Nipype: clean working directory while workflow is running

nipype
fmri

#1

Hello,

I need trial-wise beta estimations for my analysis. For this I have setup runs and trials as iterables. So for each subject, run and trial I compute a GLM and save the beta images. This creates a huge amount of data in the working directory because each node saves the data (e.g. functional .nii files for each run) in a separate folder.

I know there is the experimental config option to delete node folders, but this crashes the workflow as SPM is looking for a file that is not there (my guess is that it gets deleted but is actually still needed).

As a workaround I have tried to connect a self-written function to the output of the datasink. This way I know that the workflow for the specific subject, run and trial has finished.

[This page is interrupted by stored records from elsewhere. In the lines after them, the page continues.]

[config.mk]
export PLATFORM = sky130hd
export DESIGN_NAME = axi_sim_console
export DESIGN_NICKNAME = d
export VERILOG_FILES = /design/src/rtl/axi_sim_console.sv
export SDC_FILE = /design/constraint.sdc
export NUM_CORES = 1
export LEC_CHECK = 0
export CAP_MARGIN = 25
export CORE_MARGIN = 4
export CORE_UTILIZATION = 24
export CTS_CLUSTER_DIAMETER = 40
export DETAILED_ROUTE_END_ITERATION = 8
export MAX_ROUTING_LAYER = met4
export SLEW_MARGIN = 20
export SYNTH_ARGS = -nofsm -noshare
export SYNTH_HDL_FRONTEND = slang
export SYNTH_SLANG_ARGS = --single-unit
[constraint.sdc]
create_clock -name clk -period 4.85 [get_ports clk]
set_input_delay 1.455 -clock clk [delete_from_list [all_inputs] [get_ports clk]]
set_output_delay 1.455 -clock clk [all_outputs]
set_load 0.03 [all_outputs]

In my function I then delete the node folders for that specific subject, run and trial. However, the workflow still has errors because nodes try to access files that are already deleted.

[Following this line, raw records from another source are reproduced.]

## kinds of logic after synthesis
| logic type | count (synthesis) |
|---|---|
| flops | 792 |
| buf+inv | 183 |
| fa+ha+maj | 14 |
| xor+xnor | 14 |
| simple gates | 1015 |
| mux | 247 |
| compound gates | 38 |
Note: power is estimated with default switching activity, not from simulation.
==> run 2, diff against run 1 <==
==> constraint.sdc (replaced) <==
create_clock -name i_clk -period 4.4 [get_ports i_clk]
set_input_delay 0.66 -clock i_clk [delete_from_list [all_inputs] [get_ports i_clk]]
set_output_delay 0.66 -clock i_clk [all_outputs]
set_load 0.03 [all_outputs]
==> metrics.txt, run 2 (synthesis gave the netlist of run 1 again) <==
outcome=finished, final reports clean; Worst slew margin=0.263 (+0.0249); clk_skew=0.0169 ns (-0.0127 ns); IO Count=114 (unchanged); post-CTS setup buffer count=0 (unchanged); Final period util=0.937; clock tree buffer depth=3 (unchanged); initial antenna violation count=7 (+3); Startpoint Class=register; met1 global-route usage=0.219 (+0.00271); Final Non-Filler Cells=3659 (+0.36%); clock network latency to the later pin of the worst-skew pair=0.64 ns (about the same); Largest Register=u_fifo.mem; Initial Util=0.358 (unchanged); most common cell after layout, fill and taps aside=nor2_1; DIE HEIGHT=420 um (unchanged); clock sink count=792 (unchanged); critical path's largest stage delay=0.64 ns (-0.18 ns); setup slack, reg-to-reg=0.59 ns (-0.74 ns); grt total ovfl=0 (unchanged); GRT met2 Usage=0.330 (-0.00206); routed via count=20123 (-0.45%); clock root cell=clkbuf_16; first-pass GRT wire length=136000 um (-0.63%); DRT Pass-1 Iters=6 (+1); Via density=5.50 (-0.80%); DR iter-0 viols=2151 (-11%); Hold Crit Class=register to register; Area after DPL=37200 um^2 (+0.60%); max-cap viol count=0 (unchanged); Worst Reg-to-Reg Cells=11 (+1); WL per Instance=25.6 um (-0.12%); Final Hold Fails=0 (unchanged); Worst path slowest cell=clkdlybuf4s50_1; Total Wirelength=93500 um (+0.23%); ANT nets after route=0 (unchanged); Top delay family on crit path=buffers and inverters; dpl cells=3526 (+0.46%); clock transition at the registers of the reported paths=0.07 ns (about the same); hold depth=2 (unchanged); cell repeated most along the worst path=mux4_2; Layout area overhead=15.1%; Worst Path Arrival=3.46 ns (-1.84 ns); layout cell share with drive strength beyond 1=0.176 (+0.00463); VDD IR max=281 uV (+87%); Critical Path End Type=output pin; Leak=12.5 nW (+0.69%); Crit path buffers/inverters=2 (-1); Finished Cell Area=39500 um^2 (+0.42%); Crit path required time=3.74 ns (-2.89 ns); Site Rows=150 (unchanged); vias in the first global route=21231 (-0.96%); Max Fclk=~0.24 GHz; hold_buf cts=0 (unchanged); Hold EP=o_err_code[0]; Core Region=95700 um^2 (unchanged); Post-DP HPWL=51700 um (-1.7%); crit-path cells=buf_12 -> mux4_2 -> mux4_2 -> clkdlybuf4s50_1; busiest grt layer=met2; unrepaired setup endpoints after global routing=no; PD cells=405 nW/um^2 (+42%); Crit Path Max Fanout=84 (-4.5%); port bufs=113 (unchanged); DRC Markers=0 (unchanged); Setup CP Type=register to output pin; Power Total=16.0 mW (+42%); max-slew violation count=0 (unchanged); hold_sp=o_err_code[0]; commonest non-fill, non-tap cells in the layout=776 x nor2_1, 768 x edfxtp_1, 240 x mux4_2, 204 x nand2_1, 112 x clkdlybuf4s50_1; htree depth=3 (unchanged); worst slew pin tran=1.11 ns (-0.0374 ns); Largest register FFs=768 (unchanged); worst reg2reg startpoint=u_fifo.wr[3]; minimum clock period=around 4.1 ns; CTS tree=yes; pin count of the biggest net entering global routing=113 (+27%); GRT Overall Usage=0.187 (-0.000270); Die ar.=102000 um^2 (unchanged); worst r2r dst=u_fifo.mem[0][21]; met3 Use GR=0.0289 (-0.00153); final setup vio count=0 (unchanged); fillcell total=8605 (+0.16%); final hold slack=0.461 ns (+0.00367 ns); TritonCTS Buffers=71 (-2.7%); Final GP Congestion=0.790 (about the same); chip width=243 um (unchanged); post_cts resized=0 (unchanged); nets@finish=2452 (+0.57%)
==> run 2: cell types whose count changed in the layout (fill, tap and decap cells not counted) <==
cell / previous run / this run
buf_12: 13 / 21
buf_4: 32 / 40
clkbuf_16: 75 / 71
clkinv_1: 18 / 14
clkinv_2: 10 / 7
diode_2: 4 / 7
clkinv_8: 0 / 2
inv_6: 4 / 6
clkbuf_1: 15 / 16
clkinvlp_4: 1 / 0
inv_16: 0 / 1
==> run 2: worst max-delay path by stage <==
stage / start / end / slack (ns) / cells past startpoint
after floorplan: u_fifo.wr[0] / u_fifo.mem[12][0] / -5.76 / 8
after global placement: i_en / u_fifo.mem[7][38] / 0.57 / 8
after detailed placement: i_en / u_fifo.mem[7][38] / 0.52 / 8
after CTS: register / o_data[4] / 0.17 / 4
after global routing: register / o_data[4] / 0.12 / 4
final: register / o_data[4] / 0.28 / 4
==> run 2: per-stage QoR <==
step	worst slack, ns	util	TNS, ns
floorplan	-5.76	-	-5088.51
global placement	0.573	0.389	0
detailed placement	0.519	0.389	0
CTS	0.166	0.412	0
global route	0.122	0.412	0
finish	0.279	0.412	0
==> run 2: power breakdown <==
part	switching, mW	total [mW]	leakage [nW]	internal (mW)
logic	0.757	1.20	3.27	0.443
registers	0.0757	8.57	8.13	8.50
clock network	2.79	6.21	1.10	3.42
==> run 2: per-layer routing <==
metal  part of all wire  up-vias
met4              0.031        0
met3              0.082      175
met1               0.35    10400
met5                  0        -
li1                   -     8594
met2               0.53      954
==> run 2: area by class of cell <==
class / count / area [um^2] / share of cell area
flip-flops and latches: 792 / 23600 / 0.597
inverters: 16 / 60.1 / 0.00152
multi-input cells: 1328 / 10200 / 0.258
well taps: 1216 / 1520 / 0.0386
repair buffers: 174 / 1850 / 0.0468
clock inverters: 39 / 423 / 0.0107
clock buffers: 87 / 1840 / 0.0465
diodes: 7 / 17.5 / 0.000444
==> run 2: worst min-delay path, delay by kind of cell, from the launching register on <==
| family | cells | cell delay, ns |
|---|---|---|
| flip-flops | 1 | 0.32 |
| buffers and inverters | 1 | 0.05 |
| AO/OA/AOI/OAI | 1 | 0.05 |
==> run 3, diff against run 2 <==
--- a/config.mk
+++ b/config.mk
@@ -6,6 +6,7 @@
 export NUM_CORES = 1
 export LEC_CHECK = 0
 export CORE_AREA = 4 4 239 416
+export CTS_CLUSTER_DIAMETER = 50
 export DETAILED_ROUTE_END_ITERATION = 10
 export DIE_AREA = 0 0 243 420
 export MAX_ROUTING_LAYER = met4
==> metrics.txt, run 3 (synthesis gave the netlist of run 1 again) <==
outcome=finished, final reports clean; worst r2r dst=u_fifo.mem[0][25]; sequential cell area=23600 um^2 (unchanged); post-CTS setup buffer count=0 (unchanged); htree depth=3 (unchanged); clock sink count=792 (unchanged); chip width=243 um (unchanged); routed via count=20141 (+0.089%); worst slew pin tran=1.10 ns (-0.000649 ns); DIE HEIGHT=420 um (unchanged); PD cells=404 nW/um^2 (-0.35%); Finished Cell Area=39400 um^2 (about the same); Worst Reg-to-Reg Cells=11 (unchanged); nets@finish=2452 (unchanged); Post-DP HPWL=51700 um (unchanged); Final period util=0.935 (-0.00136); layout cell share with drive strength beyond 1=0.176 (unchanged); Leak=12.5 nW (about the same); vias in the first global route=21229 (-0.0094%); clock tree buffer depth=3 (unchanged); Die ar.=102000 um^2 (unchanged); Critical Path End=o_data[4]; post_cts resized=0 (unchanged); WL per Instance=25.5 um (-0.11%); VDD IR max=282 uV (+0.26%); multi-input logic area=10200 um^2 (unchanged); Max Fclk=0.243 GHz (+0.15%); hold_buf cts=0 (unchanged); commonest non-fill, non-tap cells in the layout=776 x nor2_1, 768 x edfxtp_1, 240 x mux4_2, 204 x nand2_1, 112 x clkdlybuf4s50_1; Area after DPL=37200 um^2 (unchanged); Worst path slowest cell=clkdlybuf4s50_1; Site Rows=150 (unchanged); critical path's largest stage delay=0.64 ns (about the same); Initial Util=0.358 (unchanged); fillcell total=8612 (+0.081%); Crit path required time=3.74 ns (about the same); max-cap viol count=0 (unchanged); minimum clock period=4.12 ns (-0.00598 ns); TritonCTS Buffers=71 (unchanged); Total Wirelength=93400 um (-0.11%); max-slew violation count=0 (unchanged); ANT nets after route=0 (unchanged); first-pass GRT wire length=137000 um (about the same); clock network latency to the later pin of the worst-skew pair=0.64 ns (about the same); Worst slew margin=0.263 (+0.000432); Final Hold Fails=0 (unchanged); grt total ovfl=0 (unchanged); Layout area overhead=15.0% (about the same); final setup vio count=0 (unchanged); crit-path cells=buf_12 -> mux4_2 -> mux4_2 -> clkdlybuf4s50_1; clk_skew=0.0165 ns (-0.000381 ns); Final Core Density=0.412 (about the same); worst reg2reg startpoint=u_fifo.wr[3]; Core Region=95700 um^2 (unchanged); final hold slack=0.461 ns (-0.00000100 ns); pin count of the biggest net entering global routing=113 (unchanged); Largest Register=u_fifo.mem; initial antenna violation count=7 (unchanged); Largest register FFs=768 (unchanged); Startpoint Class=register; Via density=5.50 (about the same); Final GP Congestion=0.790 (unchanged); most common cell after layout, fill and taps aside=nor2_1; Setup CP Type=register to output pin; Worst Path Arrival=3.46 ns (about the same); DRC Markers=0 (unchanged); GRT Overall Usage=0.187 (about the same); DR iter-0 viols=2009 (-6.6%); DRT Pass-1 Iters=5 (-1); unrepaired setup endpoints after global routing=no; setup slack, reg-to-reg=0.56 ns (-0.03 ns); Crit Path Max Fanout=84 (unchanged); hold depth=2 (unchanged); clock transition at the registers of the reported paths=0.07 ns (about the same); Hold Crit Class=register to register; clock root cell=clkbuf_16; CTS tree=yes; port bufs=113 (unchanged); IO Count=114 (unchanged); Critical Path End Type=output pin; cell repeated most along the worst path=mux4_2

I came here to ask if anybody else has tried to clean up the working directory “on the fly” and might be able to give me some advice. Thanks!


#2

Does no one have an idea?


#3

Could you please file an issue on nipype’s github page with the specific crash error message that you received? it’s possible that we may be able to fix the experimental option more easily than an additional script.

one way to add a script would be through the status_callback option of a plugin. this would allow you to monitor and remove things as necessary, but i think it would be easier to let the workflow engine manage these things.

ps. nipype also automatically removes unnecessary outputs by default to reduce disk space requirements.